Exercise requirements:
Produce a character-for-character copy of the data below.
***** Input records *****
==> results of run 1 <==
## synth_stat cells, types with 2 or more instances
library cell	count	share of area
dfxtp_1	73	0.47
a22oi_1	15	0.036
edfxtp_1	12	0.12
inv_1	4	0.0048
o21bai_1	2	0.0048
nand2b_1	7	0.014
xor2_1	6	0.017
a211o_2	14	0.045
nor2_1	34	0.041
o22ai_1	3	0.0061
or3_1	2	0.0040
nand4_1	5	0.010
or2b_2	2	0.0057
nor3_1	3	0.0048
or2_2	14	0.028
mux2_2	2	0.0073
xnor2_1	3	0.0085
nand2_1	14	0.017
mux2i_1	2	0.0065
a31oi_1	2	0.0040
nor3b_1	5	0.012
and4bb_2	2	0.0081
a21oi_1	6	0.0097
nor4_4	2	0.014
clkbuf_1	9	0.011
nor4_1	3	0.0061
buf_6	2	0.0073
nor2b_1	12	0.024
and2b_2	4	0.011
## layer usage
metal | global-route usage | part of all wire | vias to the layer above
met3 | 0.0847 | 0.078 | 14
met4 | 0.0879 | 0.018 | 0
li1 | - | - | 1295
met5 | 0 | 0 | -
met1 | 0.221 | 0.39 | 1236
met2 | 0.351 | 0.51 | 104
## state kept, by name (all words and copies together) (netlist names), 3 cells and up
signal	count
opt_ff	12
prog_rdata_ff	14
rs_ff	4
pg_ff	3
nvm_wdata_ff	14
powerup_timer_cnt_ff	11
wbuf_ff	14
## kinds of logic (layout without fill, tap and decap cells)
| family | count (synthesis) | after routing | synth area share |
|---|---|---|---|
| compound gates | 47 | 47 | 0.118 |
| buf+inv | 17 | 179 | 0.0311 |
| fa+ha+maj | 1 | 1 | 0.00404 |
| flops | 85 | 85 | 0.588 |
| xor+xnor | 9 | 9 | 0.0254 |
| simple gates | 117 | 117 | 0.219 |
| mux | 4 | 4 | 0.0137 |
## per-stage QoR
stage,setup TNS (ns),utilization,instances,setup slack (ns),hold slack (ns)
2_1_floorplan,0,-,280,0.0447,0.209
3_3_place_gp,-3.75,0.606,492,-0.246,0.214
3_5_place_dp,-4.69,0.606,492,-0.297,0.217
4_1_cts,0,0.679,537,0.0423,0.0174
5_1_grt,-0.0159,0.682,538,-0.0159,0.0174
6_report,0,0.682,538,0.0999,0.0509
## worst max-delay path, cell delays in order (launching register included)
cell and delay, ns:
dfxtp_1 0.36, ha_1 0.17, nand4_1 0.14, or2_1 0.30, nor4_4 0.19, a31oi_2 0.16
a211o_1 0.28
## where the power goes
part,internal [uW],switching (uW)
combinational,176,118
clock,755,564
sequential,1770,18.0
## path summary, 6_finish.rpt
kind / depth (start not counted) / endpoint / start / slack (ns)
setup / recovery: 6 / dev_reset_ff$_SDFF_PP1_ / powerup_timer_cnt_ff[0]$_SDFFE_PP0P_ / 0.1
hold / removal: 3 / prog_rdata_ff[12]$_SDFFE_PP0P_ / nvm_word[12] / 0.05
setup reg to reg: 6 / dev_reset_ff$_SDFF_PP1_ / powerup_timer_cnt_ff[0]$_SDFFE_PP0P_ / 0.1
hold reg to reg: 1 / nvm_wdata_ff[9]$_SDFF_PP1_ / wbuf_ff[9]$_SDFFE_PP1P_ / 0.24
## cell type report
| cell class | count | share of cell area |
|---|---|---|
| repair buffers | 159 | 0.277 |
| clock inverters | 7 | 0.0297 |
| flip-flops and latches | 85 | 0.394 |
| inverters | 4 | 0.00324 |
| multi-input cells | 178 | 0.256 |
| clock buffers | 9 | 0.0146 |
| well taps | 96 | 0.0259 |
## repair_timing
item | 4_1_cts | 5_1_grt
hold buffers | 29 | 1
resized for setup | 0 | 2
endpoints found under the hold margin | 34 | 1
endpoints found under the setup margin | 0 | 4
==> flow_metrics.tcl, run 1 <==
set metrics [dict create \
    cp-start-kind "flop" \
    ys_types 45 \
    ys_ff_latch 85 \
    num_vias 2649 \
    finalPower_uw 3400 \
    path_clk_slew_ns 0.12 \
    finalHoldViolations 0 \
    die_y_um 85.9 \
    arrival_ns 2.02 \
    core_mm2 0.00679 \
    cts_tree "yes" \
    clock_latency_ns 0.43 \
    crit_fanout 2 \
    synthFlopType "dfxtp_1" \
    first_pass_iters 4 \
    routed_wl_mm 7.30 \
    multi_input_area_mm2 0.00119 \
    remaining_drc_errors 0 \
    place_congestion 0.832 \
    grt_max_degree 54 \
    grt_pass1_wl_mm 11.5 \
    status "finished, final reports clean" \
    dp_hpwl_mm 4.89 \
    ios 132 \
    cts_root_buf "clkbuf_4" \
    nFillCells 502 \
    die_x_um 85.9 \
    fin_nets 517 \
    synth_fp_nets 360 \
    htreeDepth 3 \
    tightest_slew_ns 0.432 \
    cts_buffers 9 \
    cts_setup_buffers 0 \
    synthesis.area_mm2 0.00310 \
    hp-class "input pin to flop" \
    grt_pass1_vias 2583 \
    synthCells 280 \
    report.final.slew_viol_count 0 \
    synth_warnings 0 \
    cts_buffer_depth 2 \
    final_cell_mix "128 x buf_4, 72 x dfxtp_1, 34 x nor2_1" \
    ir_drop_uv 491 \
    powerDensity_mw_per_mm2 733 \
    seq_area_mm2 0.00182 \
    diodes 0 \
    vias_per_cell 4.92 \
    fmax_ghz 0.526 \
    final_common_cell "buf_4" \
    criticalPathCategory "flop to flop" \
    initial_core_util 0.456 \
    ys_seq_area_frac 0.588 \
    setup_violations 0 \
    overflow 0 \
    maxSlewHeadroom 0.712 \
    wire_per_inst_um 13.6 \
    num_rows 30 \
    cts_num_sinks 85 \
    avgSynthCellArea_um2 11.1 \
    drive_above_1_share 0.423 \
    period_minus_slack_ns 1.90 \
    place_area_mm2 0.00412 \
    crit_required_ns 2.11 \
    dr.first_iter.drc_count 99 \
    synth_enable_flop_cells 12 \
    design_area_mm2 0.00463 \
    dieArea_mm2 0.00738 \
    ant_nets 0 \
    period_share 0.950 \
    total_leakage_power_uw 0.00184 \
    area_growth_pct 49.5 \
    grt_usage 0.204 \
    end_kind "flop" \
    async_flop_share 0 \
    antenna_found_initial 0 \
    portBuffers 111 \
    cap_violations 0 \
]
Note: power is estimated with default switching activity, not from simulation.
*****
Answer below:
==> results of run 1 <==
## synth_stat cells, types with 2 or more instances
library cell	count	share of area
dfxtp_1	73	0.47
a22oi_1	15	0.036
edfxtp_1	12	0.12
inv_1	4	0.0048
o21bai_1	2	0.0048
nand2b_1	7	0.014
xor2_1	6	0.017
a211o_2	14	0.045
nor2_1	34	0.041
o22ai_1	3	0.0061
or3_1	2	0.0040
nand4_1	5	0.010
or2b_2	2	0.0057
nor3_1	3	0.0048
or2_2	14	0.028
mux2_2	2	0.0073
xnor2_1	3	0.0085
nand2_1	14	0.017
mux2i_1	2	0.0065
a31oi_1	2	0.0040
nor3b_1	5	0.012
and4bb_2	2	0.0081
a21oi_1	6	0.0097
nor4_4	2	0.014
clkbuf_1	9	0.011
nor4_1	3	0.0061
buf_6	2	0.0073
nor2b_1	12	0.024
and2b_2	4	0.011
## layer usage
metal | global-route usage | part of all wire | vias to the layer above
met3 | 0.0847 | 0.078 | 14
met4 | 0.0879 | 0.018 | 0
li1 | - | - | 1295
met5 | 0 | 0 | -
met1 | 0.221 | 0.39 | 1236
met2 | 0.351 | 0.51 | 104
## state kept, by name (all words and copies together) (netlist names), 3 cells and up
signal	count
opt_ff	12
prog_rdata_ff	14
rs_ff	4
pg_ff	3
nvm_wdata_ff	14
powerup_timer_cnt_ff	11
wbuf_ff	14
## kinds of logic (layout without fill, tap and decap cells)
| family | count (synthesis) | after routing | synth area share |
|---|---|---|---|
| compound gates | 47 | 47 | 0.118 |
| buf+inv | 17 | 179 | 0.0311 |
| fa+ha+maj | 1 | 1 | 0.00404 |
| flops | 85 | 85 | 0.588 |
| xor+xnor | 9 | 9 | 0.0254 |
| simple gates | 117 | 117 | 0.219 |
| mux | 4 | 4 | 0.0137 |
## per-stage QoR
stage,setup TNS (ns),utilization,instances,setup slack (ns),hold slack (ns)
2_1_floorplan,0,-,280,0.0447,0.209
3_3_place_gp,-3.75,0.606,492,-0.246,0.214
3_5_place_dp,-4.69,0.606,492,-0.297,0.217
4_1_cts,0,0.679,537,0.0423,0.0174
5_1_grt,-0.0159,0.682,538,-0.0159,0.0174
6_report,0,0.682,538,0.0999,0.0509
## worst max-delay path, cell delays in order (launching register included)
cell and delay, ns:
dfxtp_1 0.36, ha_1 0.17, nand4_1 0.14, or2_1 0.30, nor4_4 0.19, a31oi_2 0.16
a211o_1 0.28
## where the power goes
part,internal [uW],switching (uW)
combinational,176,118
clock,755,564
sequential,1770,18.0
## path summary, 6_finish.rpt
kind / depth (start not counted) / endpoint / start / slack (ns)
setup / recovery: 6 / dev_reset_ff$_SDFF_PP1_ / powerup_timer_cnt_ff[0]$_SDFFE_PP0P_ / 0.1
hold / removal: 3 / prog_rdata_ff[12]$_SDFFE_PP0P_ / nvm_word[12] / 0.05
setup reg to reg: 6 / dev_reset_ff$_SDFF_PP1_ / powerup_timer_cnt_ff[0]$_SDFFE_PP0P_ / 0.1
hold reg to reg: 1 / nvm_wdata_ff[9]$_SDFF_PP1_ / wbuf_ff[9]$_SDFFE_PP1P_ / 0.24
## cell type report
| cell class | count | share of cell area |
|---|---|---|
| repair buffers | 159 | 0.277 |
| clock inverters | 7 | 0.0297 |
| flip-flops and latches | 85 | 0.394 |
| inverters | 4 | 0.00324 |
| multi-input cells | 178 | 0.256 |
| clock buffers | 9 | 0.0146 |
| well taps | 96 | 0.0259 |
## repair_timing
item | 4_1_cts | 5_1_grt
hold buffers | 29 | 1
resized for setup | 0 | 2
endpoints found under the hold margin | 34 | 1
endpoints found under the setup margin | 0 | 4
==> flow_metrics.tcl, run 1 <==
set metrics [dict create \
    cp-start-kind "flop" \
    ys_types 45 \
    ys_ff_latch 85 \
    num_vias 2649 \
    finalPower_uw 3400 \
    path_clk_slew_ns 0.12 \
    finalHoldViolations 0 \
    die_y_um 85.9 \
    arrival_ns 2.02 \
    core_mm2 0.00679 \
    cts_tree "yes" \
    clock_latency_ns 0.43 \
    crit_fanout 2 \
    synthFlopType "dfxtp_1" \
    first_pass_iters 4 \
    routed_wl_mm 7.30 \
    multi_input_area_mm2 0.00119 \
    remaining_drc_errors 0 \
    place_congestion 0.832 \
    grt_max_degree 54 \
    grt_pass1_wl_mm 11.5 \
    status "finished, final reports clean" \
    dp_hpwl_mm 4.89 \
    ios 132 \
    cts_root_buf "clkbuf_4" \
    nFillCells 502 \
    die_x_um 85.9 \
    fin_nets 517 \
    synth_fp_nets 360 \
    htreeDepth 3 \
    tightest_slew_ns 0.432 \
    cts_buffers 9 \
    cts_setup_buffers 0 \
    synthesis.area_mm2 0.00310 \
    hp-class "input pin to flop" \
    grt_pass1_vias 2583 \
    synthCells 280 \
    report.final.slew_viol_count 0 \
    synth_warnings 0 \
    cts_buffer_depth 2 \
    final_cell_mix "128 x buf_4, 72 x dfxtp_1, 34 x nor2_1" \
    ir_drop_uv 491 \
    powerDensity_mw_per_mm2 733 \
    seq_area_mm2 0.00182 \
    diodes 0 \
    vias_per_cell 4.92 \
    fmax_ghz 0.526 \
    final_common_cell "buf_4" \
    criticalPathCategory "flop to flop" \
    initial_core_util 0.456 \
    ys_seq_area_frac 0.588 \
    setup_violations 0 \
    overflow 0 \
    maxSlewHeadroom 0.712 \
    wire_per_inst_um 13.6 \
    num_rows 30 \
    cts_num_sinks 85 \
    avgSynthCellArea_um2 11.1 \
    drive_above_1_share 0.423 \
    period_minus_slack_ns 1.90 \
    place_area_mm2 0.00412 \
    crit_required_ns 2.11 \
    dr.first_iter.drc_count 99 \
    synth_enable_flop_cells 12 \
    design_area_mm2 0.00463 \
    dieArea_mm2 0.00738 \
    ant_nets 0 \
    period_share 0.950 \
    total_leakage_power_uw 0.00184 \
    area_growth_pct 49.5 \
    grt_usage 0.204 \
    end_kind "flop" \
    async_flop_share 0 \
    antenna_found_initial 0 \
    portBuffers 111 \
    cap_violations 0 \
]
Note: power is estimated with default switching activity, not from simulation.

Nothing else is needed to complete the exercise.